Jade eyed him coolly. “Dude, how angry exactly do you want the goddess to be with you? She utterly ABHORS non-human blood. Feeding her chicken blood is the ultimate insult. Do that and you’ll be number one human asshole on her divine shit-list. That isn’t a preeminence you want—trust me. Currently, your only crime is that you won’t fuck her. Insult her divinity however . . .”
“I get the point,” Malone snapped. He bared his arm for Jade to jab the crystal lancet into.
He first watched the crimson spill filling the bowl, then looked over at Yang Yang with heavy misgivings. Shit, he thought, this snake chick is going to leech me dry tomorrow.
CHAPTER 40
Malone
All the way home from Ma Cure’s, Malone steeled his mind over what he had to do. The further away from Chinatown Park he got, the easier it seemed to him that making love with Yang Yang would be.

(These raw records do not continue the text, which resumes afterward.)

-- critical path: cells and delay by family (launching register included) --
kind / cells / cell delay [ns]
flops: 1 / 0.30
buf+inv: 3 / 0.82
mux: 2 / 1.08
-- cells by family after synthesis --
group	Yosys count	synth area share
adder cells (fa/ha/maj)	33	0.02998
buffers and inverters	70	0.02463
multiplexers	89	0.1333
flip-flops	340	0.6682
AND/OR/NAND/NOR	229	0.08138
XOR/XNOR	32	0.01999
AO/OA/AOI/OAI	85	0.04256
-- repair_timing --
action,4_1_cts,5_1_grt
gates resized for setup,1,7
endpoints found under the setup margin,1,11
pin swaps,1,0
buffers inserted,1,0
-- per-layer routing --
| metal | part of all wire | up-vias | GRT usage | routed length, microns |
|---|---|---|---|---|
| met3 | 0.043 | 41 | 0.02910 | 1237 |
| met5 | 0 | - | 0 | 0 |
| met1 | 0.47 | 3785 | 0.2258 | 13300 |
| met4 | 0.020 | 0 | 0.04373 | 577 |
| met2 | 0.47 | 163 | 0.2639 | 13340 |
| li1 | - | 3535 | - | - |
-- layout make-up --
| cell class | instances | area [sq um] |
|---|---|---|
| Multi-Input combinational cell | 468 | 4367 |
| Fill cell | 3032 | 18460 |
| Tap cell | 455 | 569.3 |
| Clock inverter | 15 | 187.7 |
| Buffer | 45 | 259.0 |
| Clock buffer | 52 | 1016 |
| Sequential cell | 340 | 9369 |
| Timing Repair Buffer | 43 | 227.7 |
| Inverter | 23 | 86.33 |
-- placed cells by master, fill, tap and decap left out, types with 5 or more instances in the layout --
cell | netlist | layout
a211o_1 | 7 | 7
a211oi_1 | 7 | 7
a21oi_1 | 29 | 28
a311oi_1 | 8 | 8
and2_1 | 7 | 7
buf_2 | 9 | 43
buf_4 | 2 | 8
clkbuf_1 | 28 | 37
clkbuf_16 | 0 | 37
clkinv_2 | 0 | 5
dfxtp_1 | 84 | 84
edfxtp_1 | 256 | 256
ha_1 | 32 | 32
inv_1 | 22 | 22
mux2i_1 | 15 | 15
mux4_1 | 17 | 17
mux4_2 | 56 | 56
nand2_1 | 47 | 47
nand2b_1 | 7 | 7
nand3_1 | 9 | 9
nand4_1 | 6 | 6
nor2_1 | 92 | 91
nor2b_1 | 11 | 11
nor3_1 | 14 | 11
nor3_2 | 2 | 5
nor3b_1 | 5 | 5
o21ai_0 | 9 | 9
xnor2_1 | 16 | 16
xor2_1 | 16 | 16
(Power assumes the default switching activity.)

After a while he was smiling at the thought. I should be flattered, really. If nothing else, it’ll definitely be a once-in-a-lifetime experience.
Grinning broadly at the image of Yang Yang’s serpentine coils wrapped around him, Malone turned onto Charles Street.
His thoughts immediately cut out in abrupt dismay. He pulled up sharply.
From the junction, Malone could see the funeral home he and Posh now lived in. An orange glow flickered in a first floor window.
Malone groaned. That meant dragon. Fuck! His grin reversed itself into a grimace of disgust.
Posh has gotten high again and gone hunting.
The fire meant she was cooking someone.
Malone’s grip on the steering wheel tightened like he’d break it.
Not now, not fucking today. Preferably not ever again. Can’t Posh stay off the damn reich for even a month? Love isn’t worth this shit.
He put the car in motion again.
Close to the house, he slowed the Mustang to a crawl, giving her no warning he was back. The orange flickering in their bedroom window brightened, in-creasing his apprehension.
A fire-breather’s tric
k—yellow fire shot from the window.
***
Inside the house, Malone flung his coat down, then padded softly upstairs. On the landing, he silently got out the fire extinguisher and gas mask.
The corridor’s darkness was temporarily defeated at the ajar bedroom door by the vertical slice of orange light escaping the crack. Malone held his breath, padded closer.
He smelt roast meat, heard the sickening whimpers that were really exhausted screams.
Malone had chosen this residence with great care: the crematorium was situated on a factory estate that abutted the Charles River. It being so far from The Grid meant he and Posh had no neighbors.
Whoever Posh had taken this time might have screamed for help for hours with no one hearing. And when no help came, they’d just scream, period. Till, like now, they were hollered out.
Malone reached the door-crack. He peered in and recoiled.
The victim lay on a charred patch of carpet. He was a young man in his twenties; what was left of his half-cooked face gave Malone that much information. That glance also told Malone he was too far gone for any help to do him any good.
Posh had roasted him good. Sputtering fat bubbled from his body onto the floor. The young man was so cooked it was unreal he was still alive.
“Please kill me,” he moaned. “Please.”
Posh’s reply was a leonine roar. She was animal now, her thoughts instinctive feed patterns.
She walked into view then—a white porcelain dragon with pink roses painted all over her body, huge white wings folded on her back.
Malone marveled like he did each time he saw her. Except that she was made of ceramic and walked upright, she fitted the classic dragon description—the woven-scaled skin, the extended snout with its long teeth and piggy nose, the fierce yellow eyes, the muscular arms and legs with their scary-sharp talons, the clanking T-Rex gait when not airborne.
And the long, crocodile tail. That tail which could decapitate a man with a single swipe.